Marriage provides for certain rights and benefits that are not available to couples who are not in a legally recognized relationship (factual relationship). These benefits relate primarily to inheritance rights, health care, social benefits, adoption of a child, tax relief and the right not to testify against the spouse in various proceedings.

Health care

If your spouse is unconscious or incapable of exercising their will over decisions to accept or reject a medical treatment your help will be used to determine their intentions expressed earlier. 

The immediate family of the patient, meaning the spouse, parents, children, sisters and brothers, must be informed of the state of health, the provision of health care services and the associated risks.

Inheritance

The surviving spouse succeeds in intestacy:

  1. with first order successors, equally with the share of a child of the bequeather but not to less than one-quarter of the estate
  2. with second order successors, that is parents and their descendants, to one-half of the estate

If there are no relatives from the first or second orders, the bequeather’s spouse succeeds to the entire estate.

In addition to their share of the estate, the bequeather’s spouse may request establishment of real right provided for in § 227 of the Law of Property Act on an immovable which was the matrimonial home of the spouses in case the standard of life of the bequeather’s spouse would deteriorate due to succession.

A reciprocal will of spouses is a will made jointly by the spouses in which they reciprocally nominate one another as their successor or make other dispositions of the estate in the event of their death.

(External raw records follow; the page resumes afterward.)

## src/design/lcsm_pkg.sv

```systemverilog
// Shared types and constants for the lexer character state machine.
// No dependencies; every design file imports this package.
package lcsm_pkg;

    // Width of the line, column and error count outputs.
    localparam int OUT_WIDTH = 16;
    // Default internal counter width.
    localparam int DEFAULT_COUNTER_WIDTH = 16;

    // Character codes that steer the lexer.
    localparam logic [7:0] CHAR_TAB     = 8'd9;
    localparam logic [7:0] CHAR_NL      = 8'd10;
    localparam logic [7:0] CHAR_SPACE   = 8'd32;
    localparam logic [7:0] CHAR_HASH    = 8'd35;
    localparam logic [7:0] CHAR_TILDE   = 8'd126;
    localparam logic [7:0] CHAR_ZERO    = 8'd48;
    localparam logic [7:0] CHAR_NINE    = 8'd57;
    localparam logic [7:0] CHAR_UPPER_A = 8'd65;
    localparam logic [7:0] CHAR_UPPER_Z = 8'd90;
    localparam logic [7:0] CHAR_LOWER_A = 8'd97;
    localparam logic [7:0] CHAR_LOWER_Z = 8'd122;

    // Lexer modes.
    typedef enum logic [1:0] {
        MODE_START   = 2'd0,
        MODE_IDENT   = 2'd1,
        MODE_NUMBER  = 2'd2,
        MODE_COMMENT = 2'd3
    } lex_mode_t;

    // Token kinds.
    typedef enum logic [1:0] {
        KIND_IDENT   = 2'd0,
        KIND_NUMBER  = 2'd1,
        KIND_COMMENT = 2'd2
    } token_kind_t;

    // Error codes.
    typedef enum logic [2:0] {
        ERR_NONE         = 3'd0,
        ERR_UNRECOGNIZED = 3'd1,
        ERR_BAD_START    = 3'd2,
        ERR_BAD_IDENT    = 3'd3,
        ERR_DIGIT_LETTER = 3'd4,
        ERR_BAD_NUMBER   = 3'd5
    } error_code_t;

    // Per-beat decode result passed from the decoder to the rest of the block.
    typedef struct packed {
        logic        append;
        logic        token_done;
        token_kind_t token_kind;
        error_code_t error_code;
        logic        newline;
    } lex_dec_t;

endpackage

```

## src/design/lcsm_decode.sv

```systemverilog
// Combinational lexer decode: byte classes, next mode and per-beat flags.
// Depends on lcsm_pkg.
module lcsm_decode (
    input  logic [7:0]         byte_in,
    input  logic               is_end,
    input  lcsm_pkg::lex_mode_t mode,
    output lcsm_pkg::lex_mode_t mode_next,
    output lcsm_pkg::lex_dec_t  dec
);
    import lcsm_pkg::*;

    logic is_valid;
    logic is_letter;
    logic is_digit;
    logic is_sep;
    logic is_nl;
    logic is_hash;

    // Byte classification; the end marker counts as a valid character.
    assign is_nl     = (byte_in == CHAR_NL);
    assign is_hash   = (byte_in == CHAR_HASH);
    assign is_sep    = (byte_in == CHAR_TAB) || is_nl || (byte_in == CHAR_SPACE);
    assign is_valid  = is_end || (byte_in == CHAR_TAB) || is_nl
                       || ((byte_in >= CHAR_SPACE) && (byte_in <= CHAR_TILDE));
    assign is_letter = ((byte_in >= CHAR_UPPER_A) && (byte_in <= CHAR_UPPER_Z))
                       || ((byte_in >= CHAR_LOWER_A) && (byte_in <= CHAR_LOWER_Z));
    assign is_digit  = (byte_in >= CHAR_ZERO) && (byte_in <= CHAR_NINE);

    // Next mode.
    always_comb begin
        mode_next = mode;
        if (!is_valid && (mode != MODE_COMMENT)) begin
            mode_next = mode;
        end else begin
            unique case (mode)
                MODE_START: begin
                    priority if (is_end)    mode_next = MODE_START;
                    else if (is_letter)     mode_next = MODE_IDENT;
                    else if (is_digit)      mode_next = MODE_NUMBER;
                    else if (is_hash)       mode_next = MODE_COMMENT;
                    else                    mode_next = MODE_START;
                end
                MODE_IDENT: begin
                    if (!is_end && (is_letter || is_digit)) mode_next = MODE_IDENT;
                    else                                     mode_next = MODE_START;
                end
                MODE_NUMBER: begin
                    if (!is_end && is_digit) mode_next = MODE_NUMBER;
                    else                     mode_next = MODE_START;
                end
                MODE_COMMENT: begin
                    if (is_end || is_nl) mode_next = MODE_START;
                    else                 mode_next = MODE_COMMENT;
                end
                default: mode_next = MODE_START;
            endcase
        end
    end

    // Per-beat flags: append, token end, kind, error and newline.
    always_comb begin
        dec = '{append: 1'b0, token_done: 1'b0, token_kind: KIND_IDENT,
                error_code: ERR_NONE, newline: 1'b0};
        if (!is_valid && (mode != MODE_COMMENT)) begin
            dec.error_code = ERR_UNRECOGNIZED;
        end else begin
            unique case (mode)
                MODE_START: begin
                    priority if (is_end) begin
                        dec.append = 1'b0;
                    end else if (is_letter || is_digit || is_hash) begin
                        dec.append = 1'b1;
                    end else if (is_sep) begin
                        dec.newline = is_nl;
                    end else begin
                        dec.error_code = ERR_BAD_START;
                    end
                end
                MODE_IDENT: begin
                    if (!is_end && (is_letter || is_digit)) begin
                        dec.append = 1'b1;
                    end else begin
                        dec.token_done = 1'b1;
                        dec.token_kind = KIND_IDENT;
                        priority if (is_end) begin
                            dec.newline = 1'b0;
                        end else if (is_sep) begin
                            dec.newline = is_nl;
                        end else begin
                            dec.error_code = ERR_BAD_IDENT;
                        end
                    end
                end
                MODE_NUMBER: begin
                    if (!is_end && is_digit) begin
                        dec.append = 1'b1;
                    end else begin
                        dec.token_done = 1'b1;
                        dec.token_kind = KIND_NUMBER;
                        priority if (is_end) begin
                            dec.newline = 1'b0;
                        end else if (is_letter) begin
                            // The letter opens the next token's buffer.
                            dec.error_code = ERR_DIGIT_LETTER;
                            dec.append     = 1'b1;
                        end else if (is_sep) begin
                            dec.newline = is_nl;
                        end else begin
                            dec.error_code = ERR_BAD_NUMBER;
                        end
                    end
                end
                MODE_COMMENT: begin
                    if (is_end || is_nl) begin
                        dec.token_done = 1'b1;
                        dec.token_kind = KIND_COMMENT;
                        dec.newline    = !is_end;
                    end else begin
                        dec.append = 1'b1;
                    end
                end
                default: dec.error_code = ERR_NONE;
            endcase
        end
    end

endmodule

```

## src/design/lcsm_counters.sv

```systemverilog
// Saturating line, column and error counters with clipped 16-bit views.
// Depends on lcsm_pkg.
module lcsm_counters #(
    parameter int COUNTER_WIDTH = lcsm_pkg::DEFAULT_COUNTER_WIDTH
) (
    input  logic                          aclk,
    input  logic                          aresetn,
    input  logic                          step,
    input  logic                          newline,
    input  logic                          err_inc,
    output logic [lcsm_pkg::OUT_WIDTH-1:0] line_here,
    output logic [lcsm_pkg::OUT_WIDTH-1:0] column_here,
    output logic [lcsm_pkg::OUT_WIDTH-1:0] error_total
);
    import lcsm_pkg::*;

    localparam logic [COUNTER_WIDTH-1:0] CNT_ONE = COUNTER_WIDTH'(1);
    localparam logic [COUNTER_WIDTH-1:0] CNT_MAX = '1;

    logic [COUNTER_WIDTH-1:0] line_reg,   line_next;
    logic [COUNTER_WIDTH-1:0] column_reg, column_next;
    logic [COUNTER_WIDTH-1:0] error_reg,  error_next;

    // Next values; every counter sticks at its maximum.
    always_comb begin
        line_next   = line_reg;
        column_next = column_reg;
        error_next  = error_reg;
        if (err_inc && (error_reg != CNT_MAX)) begin
            error_next = error_reg + CNT_ONE;
        end
        if (newline) begin
            if (line_reg != CNT_MAX) begin
                line_next = line_reg + CNT_ONE;
            end
            column_next = CNT_ONE;
        end else if (column_reg != CNT_MAX) begin
            column_next = column_reg + CNT_ONE;
        end
    end

    // Counters advance once per processed beat.
    always_ff @(posedge aclk) begin
        if (!aresetn) begin
            line_reg   <= CNT_ONE;
            column_reg <= CNT_ONE;
            error_reg  <= '0;
        end else if (step) begin
            line_reg   <= line_next;
            column_reg <= column_next;
            error_reg  <= error_next;
        end
    end

    // Clip or zero-extend the counters to the output width. The error total includes this beat.
    generate
        if (COUNTER_WIDTH > OUT_WIDTH) begin : g_clip
            assign line_here   = (|line_reg[COUNTER_WIDTH-1:OUT_WIDTH])
                                 ? '1 : line_reg[OUT_WIDTH-1:0];
            assign column_here = (|column_reg[COUNTER_WIDTH-1:OUT_WIDTH])
                                 ? '1 : column_reg[OUT_WIDTH-1:0];
            assign error_total = (|error_next[COUNTER_WIDTH-1:OUT_WIDTH])
                                 ? '1 : error_next[OUT_WIDTH-1:0];
        end else begin : g_extend
            assign line_here   = OUT_WIDTH'(line_reg);
            assign column_here = OUT_WIDTH'(column_reg);
            assign error_total = OUT_WIDTH'(error_next);
        end
    endgenerate

endmodule

```

## src/design/lexer_char_state_machine_unit.sv

```systemverilog
// Lexer character state machine: one source byte or end marker per beat in,
// one classified result beat out.
// Path: input register, then result register; back-pressure on m_ready holds the beat in the
// input register. Throughput: one beat per cycle while the result side accepts beats, set by the
// mode and counter update loop.
// Reset (synchronous, active low) returns the lexer to the start mode, line 1, column 1,
// zero errors, and empties both stages.
module lexer_char_state_machine_unit #(
    parameter int COUNTER_WIDTH = lcsm_pkg::DEFAULT_COUNTER_WIDTH
) (
    input  logic                          aclk,
    input  logic                          aresetn,
    input  logic                          s_valid,
    output logic                          s_ready,
    input  logic [7:0]                    s_byte_in,
    input  logic                          s_is_end,
    output logic                          m_valid,
    input  logic                          m_ready,
    output logic [7:0]                    m_byte_out,
    output logic                          m_append,
    output logic                          m_token_done,
    output logic [1:0]                    m_token_kind,
    output logic [2:0]                    m_error_code,
    output logic [lcsm_pkg::OUT_WIDTH-1:0] m_line_no,
    output logic [lcsm_pkg::OUT_WIDTH-1:0] m_column_no,
    output logic [lcsm_pkg::OUT_WIDTH-1:0] m_error_total
);
    import lcsm_pkg::*;

    logic       in_valid_reg;
    logic [7:0] in_byte_reg;
    logic       in_end_reg;
    logic       advance;

    lex_mode_t mode_reg, mode_next;
    lex_dec_t  dec;

    logic [OUT_WIDTH-1:0] line_here;
    logic [OUT_WIDTH-1:0] column_here;
    logic [OUT_WIDTH-1:0] error_total;

    logic                 out_valid_reg;
    logic [7:0]           out_byte_reg;
    logic                 out_append_reg;
    logic                 out_done_reg;
    logic [1:0]           out_kind_reg;
    logic [2:0]           out_error_reg;
    logic [OUT_WIDTH-1:0] out_line_reg;
    logic [OUT_WIDTH-1:0] out_column_reg;
    logic [OUT_WIDTH-1:0] out_total_reg;

    // The held beat moves on when the result register is free or being drained.
    assign advance = in_valid_reg && (!out_valid_reg || m_ready);
    assign s_ready = !in_valid_reg || advance;

    // Input register.
    always_ff @(posedge aclk) begin
        if (!aresetn) begin
            in_valid_reg <= 1'b0;
        end else if (s_ready) begin
            in_valid_reg <= s_valid;
        end
    end

    always_ff @(posedge aclk) begin
        if (s_valid && s_ready) begin
            in_byte_reg <= s_byte_in;
            in_end_reg  <= s_is_end;
        end
    end

    // Decode of the held beat against the current mode.
    lcsm_decode u_decode (
        .byte_in   (in_byte_reg),
        .is_end    (in_end_reg),
        .mode      (mode_reg),
        .mode_next (mode_next),
        .dec       (dec)
    );

    lcsm_counters #(
        .COUNTER_WIDTH (COUNTER_WIDTH)
    ) u_counters (
        .aclk        (aclk),
        .aresetn     (aresetn),
        .step        (advance),
        .newline     (dec.newline),
        .err_inc     (dec.error_code != ERR_NONE),
        .line_here   (line_here),
        .column_here (column_here),
        .error_total (error_total)
    );

    // Lexer mode register.
    always_ff @(posedge aclk) begin
        if (!aresetn) begin
            mode_reg <= MODE_START;
        end else if (advance) begin
            mode_reg <= mode_next;
        end
    end

    // Result register.
    always_ff @(posedge aclk) begin
        if (!aresetn) begin
            out_valid_reg <= 1'b0;
        end else if (advance) begin
            out_valid_reg <= 1'b1;
        end else if (m_ready) begin
            out_valid_reg <= 1'b0;
        end
    end

    always_ff @(posedge aclk) begin
        if (advance) begin
            out_byte_reg   <= in_end_reg ? 8'd0 : in_byte_reg;
            out_append_reg <= dec.append;
            out_done_reg   <= dec.token_done;
            out_kind_reg   <= dec.token_done ? dec.token_kind : KIND_IDENT;
            out_error_reg  <= dec.error_code;
            out_line_reg   <= line_here;
            out_column_reg <= column_here;
            out_total_reg  <= error_total;
        end
    end

    assign m_valid       = out_valid_reg;
    assign m_byte_out    = out_byte_reg;
    assign m_append      = out_append_reg;
    assign m_token_done  = out_done_reg;
    assign m_token_kind  = out_kind_reg;
    assign m_error_code  = out_error_reg;
    assign m_line_no     = out_line_reg;
    assign m_column_no   = out_column_reg;
    assign m_error_total = out_total_reg;

endmodule

```

## config.mk

```make
export PLATFORM = sky130hd
export DESIGN_NAME = lexer_char_state_machine_unit
export DESIGN_NICKNAME = d
export VERILOG_FILES = /design/src/design/lcsm_pkg.sv /design/src/design/lcsm_decode.sv /design/src/design/lcsm_counters.sv /design/src/design/lexer_char_state_machine_unit.sv
export SDC_FILE = /design/constraint.sdc
export NUM_CORES = 1
export LEC_CHECK = 0
export ABC_AREA = 1
export BUFFER_PORTS_ARGS = -buffer_cell sky130_fd_sc_hd__buf_4
export CAP_MARGIN = 20
export CORE_ASPECT_RATIO = 1.1
export CORE_MARGIN = 2
export CORE_UTILIZATION = 45
export DETAILED_ROUTE_END_ITERATION = 10
export SYNTH_ARGS = -nofsm -noshare
export SYNTH_HDL_FRONTEND = slang
export SYNTH_HIERARCHICAL = 1
export SYNTH_SLANG_ARGS = --single-unit
```

## constraint.sdc

```tcl
create_clock -name aclk -period 6.6 [get_ports aclk]
set_input_delay 0.66 -clock aclk [delete_from_list [all_inputs] [get_ports aclk]]
set_output_delay 0.66 -clock aclk [all_outputs]
set_load 0.01 [all_outputs]
```

# --- After elaboration in Yosys (flattened, before gate mapping) ---
# Index checks and enable logic that the tools add are counted.
classes:
  addsub: 3
  eq_ne: 11
  bitwise: 2
  reduce_logical: 33
  mux: 43
  order_cmp: 8
ops:
  columns: ["operator", "count"]
  rows:
  - ["adder 16 x 1 -> 16 bit (second input constant)", 3]
  - ["2-to-1 mux 16 bit", 3]
  - ["inequality test 16 bit (second input constant)", 3]
  - ["<= comparator 8 x 7 -> 1 bit (second input constant)", 3]
  - ["2-to-1 mux 3 bit", 7]
  - ["one-hot mux 3 bit (3 select lines)", 2]
  - ["equality test 8 x 4 -> 1 bit (second input constant)", 2]
  - ["equality test 8 x 6 -> 1 bit (second input constant)", 2]
  - ["greater-or-equal comparator 8 x 6 -> 1 bit (second input constant)", 2]
  - ["greater-or-equal comparator 8 x 7 -> 1 bit (second input constant)", 2]
  - ["2-to-1 mux 1 bit", 16]
  - ["2-to-1 mux 2 bit", 8]
  - ["2-to-1 mux 7 bit", 2]
  - ["logical OR 1 bit", 11]
  - ["logical AND 1 bit", 10]
  - ["<= comparator 8 x 6 -> 1 bit (second input constant)", 1]
  - ["2-to-1 mux 4 bit", 2]
  - ["one-hot mux 1 bit (4 select lines)", 2]
  - ["one-hot mux 2 bit (4 select lines)", 1]
  - ["equality test 2 bit (second input constant)", 2]
  - ["zero test 1 bit", 4]
  - ["AND reduction 2 bit", 2]
  - ["nonzero test 2 bit", 2]
  - ["AND reduction 3 bit", 1]
  - ["6 further kinds", 7]
totals:
  reg_bits: 124
  inputBits: 13
  wordCells: 116

# --- Logic depth before layout (Yosys ltp) ---
logic_depth:
  word_depth: 12
  mapped_depth: 18
  depth_no_buf: 17

# --- Modules after synthesis ---
# Netlist, hierarchy kept.
by_module_without_submodules:
  columns: ["module", "area_each_um2", "cells_each", "seq_area_each_um2", "instances"]
  rows:
  - ["lcsm_counters", 3178.0, 516, 960.9, 1]
  - ["lexer_char_state_machine_unit", 2428.6, 119, 2242.2, 1]
  - ["lcsm_decode", 469.2, 108, 0.0, 1]

# --- Worst setup path after synthesis ---
# No wires, ideal clock.
synth_path:
  path_type: "input to register"
  startpoint: "input m_ready"
  endpoint: "register u_counters.column_reg[13], in the netlist u_counters/column_here[13]"
  cell_stages: 6
  required_time_ps: 6530
  n_path_buf: 0
  t_arrival_ps: 5255
  slack_ps: 1275
  setup_ps: 70
  path_cell_list: "inv_1 -> a21oi_1 -> inv_1 -> nor3_1 -> nand2_1 -> a21oi_1"
synth_via:
  elab_chain_len: 3
synth_lines:
  columns: ["item", "line", "source"]
  rows:
  - ["from (decl)", "lexer_char_state_machine_unit.sv:18", "input logic m_ready,"]
  - ["logical OR 1 bit", "lexer_char_state_machine_unit.sv:53", "assign advance = in_valid_reg && (!out_valid_reg || m_ready);"]
  - ["logical AND 1 bit", "lexer_char_state_machine_unit.sv:53", null]
  - ["net advance", "lexer_char_state_machine_unit.sv:33", "logic advance;"]
  - ["AND reduction 2 bit (no source line)", null, null]
  - ["to (signal assigned)", "lcsm_counters.sv:50", "column_reg <= column_next;"]
  - ["to (decl)", "lcsm_counters.sv:21", "logic [COUNTER_WIDTH-1:0] column_reg, column_next;"]
# The timed path passes the listed nets, and every way through them passes these cells.
# A chain may end at the register's enable or synchronous reset.

==> results.sh <==
export IMPL_status="finished clean"
export IMPL_hp_class="in2reg"
export IMPL_critPathKind="reg2reg"
export IMPL_syn_inst=743
export IMPL_worstPathArrival_ns=2.88
export IMPL_insertion_delay_ns=0.41
export IMPL_drc_errors=0
export IMPL_slew_headroom_pct=30.6
export IMPL_dp_hpwl_um=8540
export IMPL_gr_total_overflow=0
export IMPL_area_growth_syn_to_layout_pct=21.6
export IMPL_cts_resized=0
export IMPL_holdBufCountCts=0
export IMPL_grt_pass1_vias=4743
export IMPL_core_area_sq_um=13200
export IMPL_firstDrtPassIters=5
export IMPL_synth_async_reset_ratio_pct=0
export IMPL_die_w_um=115
export IMPL_finalClockSkew_ns=0.00723
export IMPL_worstPathRequired_ns=6.87
export IMPL_clkSlewWorstSetupHoldPaths_ns=0.05
export IMPL_gp_congestion=0.880
export IMPL_clkSinkCount=124
export IMPL_path_max_fanout=10
export IMPL_syn_area_sq_um=6080
export IMPL_powerDensity_nw_per_um2=270
export IMPL_cts_setup_buffers=0
export IMPL_post_place_ws_ns=3.80
export IMPL_mostFrequentLayoutCells="nand2_1 (215), inv_1 (93), nor2_1 (91)"
export IMPL_row_count=44
export IMPL_setup_viol=0
export IMPL_top_usage_layer="met2"
export IMPL_grt_usage_pct=18.7
export IMPL_antenna_found_initial=0
export IMPL_hold_violations=0
export IMPL_drive_gt1_share_pct=17.2
export IMPL_total_power_uw=1990
export IMPL_pin_count=78
export IMPL_vias=5000
export IMPL_rsz0062_at_grt="false"
export IMPL_cts_htree_levels=4
export IMPL_syn_nets=759
export IMPL_stdcell_area_sq_um=7390
export IMPL_ant_nets=0
export IMPL_wl_per_cell_um=12.7
export IMPL_cts_tree="done"
export IMPL_io_buffers=77
export IMPL_grt_max_degree=86
export IMPL_ys_types=37
export IMPL_ir_drop_uv=138
export IMPL_dieArea_sq_um=14400
export IMPL_post_route_period_util_pct=39.6
export IMPL_synth_ff_type="edfxtp_1"
export IMPL_reg2reg_slack_ns=3.99
export IMPL_antenna_cells=0
export IMPL_initial_core_util_pct=46.0
export IMPL_drt_wl_total_um=12700
export IMPL_die_h_um=126
export IMPL_setup_tns_ns=0
export IMPL_worst_pin_slew_ns=1.04
export IMPL_grt_pass1_wl_um=21600
export IMPL_root_buffer="clkbuf_16"
export IMPL_cts_made_buffers=17
export IMPL_clock_path_buffers=2
export IMPL_post_synth_cell_area_avg_sq_um=8.18
export IMPL_nets=842
export IMPL_drtIter0Drc=285
export IMPL_dpl_cell_area_sq_um=6770
export IMPL_crit_path_end_kind="flop"
export IMPL_grtUsageMet2_pct=30.4
export IMPL_grtUsageMet1_pct=23.8
export IMPL_yosysWarnings=6
export IMPL_viasPerCell=5.00
export IMPL_synth_edf_count=72
export IMPL_seq_area_frac_synth_pct=52.7
export IMPL_ys_ff_latch=124
export IMPL_layout_commonest_cell="nand2_1"
export IMPL_max_freq_mhz=383
export IMPL_use_met3_pct=5.20
export IMPL_drv_slew=0
export IMPL_final_min_clock_period_ns=2.61
export IMPL_holdWs_ns=0.422
export IMPL_p_leak_uw=0.00317
export IMPL_critPathLaunchType="flop"
export IMPL_cap_violations=0
export IMPL_layout_setup_ws_ns=3.99
[layer usage]
metal,part of all wire (%),routed length (um)
met1,45,5660
met4,1.1,133
met3,5.4,678
met2,49,6190
met5,0,0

If a bequeather has by a will or succession contract disinherited a spouse who are entitled to succeed in intestacy and with respect to whom the bequeather has a maintenance obligation arising from the Family Law Act or a bequeather has reduced spouse’s share of the estate as compared to the share according to intestate succession, the spouse has the right to claim a compulsory portion from the successors.

Adoption

A married couple can adopt a child jointly and thus establish a legally recognized family relationship between them as adoptive parents and an adopted child.

Social benefits

A provider’s non-working widow who is pregnant (from the twelfth week of pregnancy), a parent or guardian of a provider’s child who is not employed and is raising the provider’s child who is under 3 years of age, a retired widow or widower as well as a provider’s widow or widower who has been established to have partial or no work ability has a right to receive survivor’s pension. The same right applies to a person who is a provider’s divorced spouse who attained pensionable age or was established to have partial or no work ability pursuant to the Work Ability Allowance Act before the divorce or within three years after the divorce and whose marriage to the provider had a duration of at least twenty-five years.

If you are organising the funeral of your late spouse you may obtain from your local government a funeral allowance. There are also additional social benefits for persons whose spouse died while in military service.

important Social benefits related to pregnancy and a parent-child relationship are not dependent on the fact of whether you have concluded marriage.

Health insurance

A legally married dependent spouse of the insured person has the right for state health insurance coverage if the person is raising:

  • at least one child under 8 years
  • a child of 8 years of age until the completion of the 1st grade
  • at least three children under 16 years of age

Tax relief

A natural person submits an individual tax return. In case a person's taxable income in 2018 is below 2160 euros, this person's spouse can deduct the person's increased basic exemption if the total taxable income of spouses does not exceed 50 400 euros per calendar year.

Any portion exceeding taxable income or the housing loan interest or training cost limit (if the proprietary relationship between the spouses is jointness of property) or the amount of the basic exemption for children, or any portion thereof, may be transferred to the spouse.

Right not to testify against your spouse

You have the right not to testify against your spouse or a person with whom you are living together in court proceedings.